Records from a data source
#####

From an optimization exercise on the open Yosys and OpenROAD flow, aimed at small area, a short achievable clock period and few clock cycles; shortcuts taken in it are not production practice.
At most, simulation tests tie the RTL to the original design; equivalence was not proved.
No functional check of the RTL was part of run 1.
In every run shown here, the design's own scripts or RTL, not TritonCTS, make the clock network.
The flow treats the clock pin as an ideal source. Dropping or thinning the clock tree relies on that and would not hold on a real chip.
No activity file was given, so power comes from the tool's default toggle rates.

`design/flow/flow/run.sh`:
```
#!/bin/bash
# The standard layout with two changes:
#  - ports are buffered with buf_4 cells instead of the cell buffer_ports picks;
#  - at the end of the CTS step, flow/clock_tree.tcl replaces the clock tree
#    with a two-level one (clock port -> 4 root buffers -> 20 leaf buffers ->
#    flip-flops) and repairs timing again.
# Full output in standard.log (ORFS's per-step logs are under orfs/logs).
set -euo pipefail
export CT_LEAFS=20 CT_ROOTS=4
bash standard.sh "BUFFER_PORTS_ARGS=-buffer_cell sky130_fd_sc_hd__buf_4" \
  "POST_CTS_TCL=$PWD/flow/clock_tree.tcl" finish > standard.log 2>&1
```
`design/flow/flow/clock_tree.tcl`:
```
# Runs at the end of ORFS's CTS step (POST_CTS_TCL). Replaces the clock tree
# that clock_tree_synthesis built with a two-level one: the clock port drives
# a few root buffers, each root drives the leaf buffers near it, one leaf
# buffer per cluster of flip-flops, and each leaf buffer drives the clock pins
# of its cluster. All flip-flops get
# the same number of buffers (two) on their clock path, and the tree is not
# skewed on purpose. Then timing is repaired again on the new tree.

set ct_buf   sky130_fd_sc_hd__clkbuf_16
set ct_leafs [expr {[info exists ::env(CT_LEAFS)] ? $::env(CT_LEAFS) : 16}]

set block [ord::get_db_block]
set db    [ord::get_db]
set clk   [$block findNet clk]

# Flip-flop clock pins, as odb iterms.
set sinks {}
foreach pin [all_registers -clock_pins -edge_triggered] {
  lappend sinks [sta::sta_to_db_pin $pin]
}
puts "clock_tree: [llength $sinks] flip-flop clock pins"

# Remove what clock_tree_synthesis built: every instance in the clock tree
# between the clock port and the flip-flops, and the dummy loads.
set doomed {}
foreach inst [$block getInsts] {
  set name [$inst getName]
  if {[string match clkbuf_* $name] || [string match clkload* $name]} {
    lappend doomed $inst
  }
}
foreach inst $doomed { odb::dbInst_destroy $inst }
foreach net [$block getNets] {
  if {[string match clknet_* [$net getName]] && [llength [$net getITerms]] == 0} {
    odb::dbNet_destroy $net
  }
}
puts "clock_tree: removed [llength $doomed] instances of the old tree"

# Cluster the sinks by position, seeded at quantiles of y.
set pts {}
foreach it $sinks {
  set bb [[$it getInst] getBBox]
  lappend pts [list [expr {([$bb xMin] + [$bb xMax]) / 2.0}] [expr {([$bb yMin] + [$bb yMax]) / 2.0}]]
}
set n [llength $pts]
set order [lsort -real -index 1 $pts]
set cent {}
for {set k 0} {$k < $ct_leafs} {incr k} {
  lappend cent [lindex $order [expr {int(($k + 0.5) * $n / $ct_leafs)}]]
}
# Capacitated k-means: each pass assigns the sinks greedily by distance to
# the nearest centre that still has room (at most ct_cap sinks per leaf), then
# moves each centre to the mean of its sinks.
set ct_cap [expr {int(ceil(1.1 * $n / $ct_leafs))}]
for {set iter 0} {$iter < 30} {incr iter} {
  set pairs {}
  set i 0
  foreach p $pts {
    for {set k 0} {$k < $ct_leafs} {incr k} {
      set c [lindex $cent $k]
      lappend pairs [list [expr {abs([lindex $p 0] - [lindex $c 0]) + abs([lindex $p 1] - [lindex $c 1])}] $i $k]
    }
    incr i
  }
  set pairs [lsort -real -index 0 $pairs]
  set assign [lrepeat $n -1]
  set fill [lrepeat $ct_leafs 0]
  set left $n
  foreach pr $pairs {
    lassign $pr d i k
    if {[lindex $assign $i] >= 0 || [lindex $fill $k] >= $ct_cap} { continue }
    lset assign $i $k
    lset fill $k [expr {[lindex $fill $k] + 1}]
    if {[incr left -1] == 0} { break }
  }
  set newc {}
  for {set k 0} {$k < $ct_leafs} {incr k} {
    set sx 0.0; set sy 0.0; set c 0
    foreach p $pts a $assign {
      if {$a == $k} { set sx [expr {$sx + [lindex $p 0]}]; set sy [expr {$sy + [lindex $p 1]}]; incr c }
    }
    if {$c > 0} { lappend newc [list [expr {$sx / $c}] [expr {$sy / $c}]] } else { lappend newc [lindex $cent $k] }
  }
  set cent $newc
}

set master [$db findMaster $ct_buf]
proc ct_place {inst x y} {
  $inst setLocation [expr {int($x)}] [expr {int($y)}]
  $inst setPlacementStatus PLACED
}

# Root buffers: the leaf buffers are grouped by position into ct_roots
# groups (k-means again), with one root buffer at the middle of each group.
# The clock port drives the root buffers directly (ct_roots <= 4 pins).
set ct_roots [expr {[info exists ::env(CT_ROOTS)] ? $::env(CT_ROOTS) : 4}]
set rorder [lsort -real -index 0 $cent]
set rcent {}
for {set r 0} {$r < $ct_roots} {incr r} {
  lappend rcent [lindex $rorder [expr {int(($r + 0.5) * $ct_leafs / $ct_roots)}]]
}
for {set iter 0} {$iter < 50} {incr iter} {
  set rassign {}
  foreach p $cent {
    set best 0; set bd 1e30
    for {set r 0} {$r < $ct_roots} {incr r} {
      set c [lindex $rcent $r]
      set d [expr {abs([lindex $p 0] - [lindex $c 0]) + abs([lindex $p 1] - [lindex $c 1])}]
      if {$d < $bd} { set bd $d; set best $r }
    }
    lappend rassign $best
  }
  set newc {}
  for {set r 0} {$r < $ct_roots} {incr r} {
    set sx 0.0; set sy 0.0; set c 0
    foreach p $cent a $rassign {
      if {$a == $r} { set sx [expr {$sx + [lindex $p 0]}]; set sy [expr {$sy + [lindex $p 1]}]; incr c }
    }
    if {$c > 0} { lappend newc [list [expr {$sx / $c}] [expr {$sy / $c}]] } else { lappend newc [lindex $rcent $r] }
  }
  set rcent $newc
}
set rootnets {}
for {set r 0} {$r < $ct_roots} {incr r} {
  set root [odb::dbInst_create $block $master ct_root_$r]
  set c [lindex $rcent $r]
  ct_place $root [lindex $c 0] [lindex $c 1]
  set rootnet [odb::dbNet_create $block ct_root_net_$r]
  $rootnet setSigType CLOCK
  [$root findITerm A] connect $clk
  [$root findITerm X] connect $rootnet
  lappend rootnets $rootnet
}

for {set k 0} {$k < $ct_leafs} {incr k} {
  set leaf [odb::dbInst_create $block $master ct_leaf_$k]
  set c [lindex $cent $k]
  ct_place $leaf [lindex $c 0] [lindex $c 1]
  set net [odb::dbNet_create $block ct_leaf_net_$k]
  $net setSigType CLOCK
  [$leaf findITerm A] connect [lindex $rootnets [lindex $rassign $k]]
  [$leaf findITerm X] connect $net
  set cnt 0
  foreach it $sinks a $assign {
    if {$a == $k} {
      $it disconnect
      $it connect $net
      incr cnt
    }
  }
  puts "clock_tree: leaf $k at [lindex $c 0] [lindex $c 1] drives $cnt flip-flops"
}
$clk setSigType CLOCK

detailed_placement
set_propagated_clock [all_clocks]
estimate_parasitics -placement
report_clock_skew
report_clock_latency
repair_timing_helper
detailed_placement
check_placement -verbose
estimate_parasitics -placement
report_worst_slack
report_clock_skew
```
`design/flow/standard.sh`:
```
#!/bin/bash
# synth_recipe.tcl (not shown) runs the flow's synth.tcl, then flattens the netlist and writes it again
# the make line also repeats each setting of config.mk as NAME=value (left out here)
make -C /OpenROAD-flow-scripts/flow DESIGN_CONFIG=/design/flow/config.mk WORK_HOME=/design/flow/orfs CLKGATE_MAP_FILE= SYNTH_SCRIPT=/design/flow/synth_recipe.tcl "${@:-finish}"
```
`design/flow/config.mk`:
```
export PLATFORM = sky130hd
export DESIGN_NAME = top_axi_lite
export DESIGN_NICKNAME = top_axi_lite
export VERILOG_FILES = /design/flow/design.v
export SDC_FILE = /design/flow/constraint.sdc
export NUM_CORES = 4
export LEC_CHECK = 0
export CAP_MARGIN = 20
export CORE_MARGIN = 2
export CORE_UTILIZATION = 55
export SETUP_SLACK_MARGIN = 1.85
export SLEW_MARGIN = 20
export SYNTH_HIERARCHICAL = 1
export SYNTH_MINIMUM_KEEP_SIZE = 0
```
`design/flow/constraint.sdc`:
```
create_clock -name core_clock -period 3.5 [get_ports {clk}]
set_input_delay 0.7000 -clock core_clock [delete_from_list [all_inputs] [get_ports {clk}]]
set_output_delay 0.7000 -clock core_clock [all_outputs]
set_load 0.01 [all_outputs]
```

#####

DESCRIPTION OF THE TASK.
Search the data for the string "OpenROAD". List each line that has it.

REPLY.
From an optimization exercise on the open Yosys and OpenROAD flow, aimed at small area, a short achievable clock period and few clock cycles; shortcuts taken in it are not production practice.
make -C /OpenROAD-flow-scripts/flow DESIGN_CONFIG=/design/flow/config.mk WORK_HOME=/design/flow/orfs CLKGATE_MAP_FILE= SYNTH_SCRIPT=/design/flow/synth_recipe.tcl "${@:-finish}"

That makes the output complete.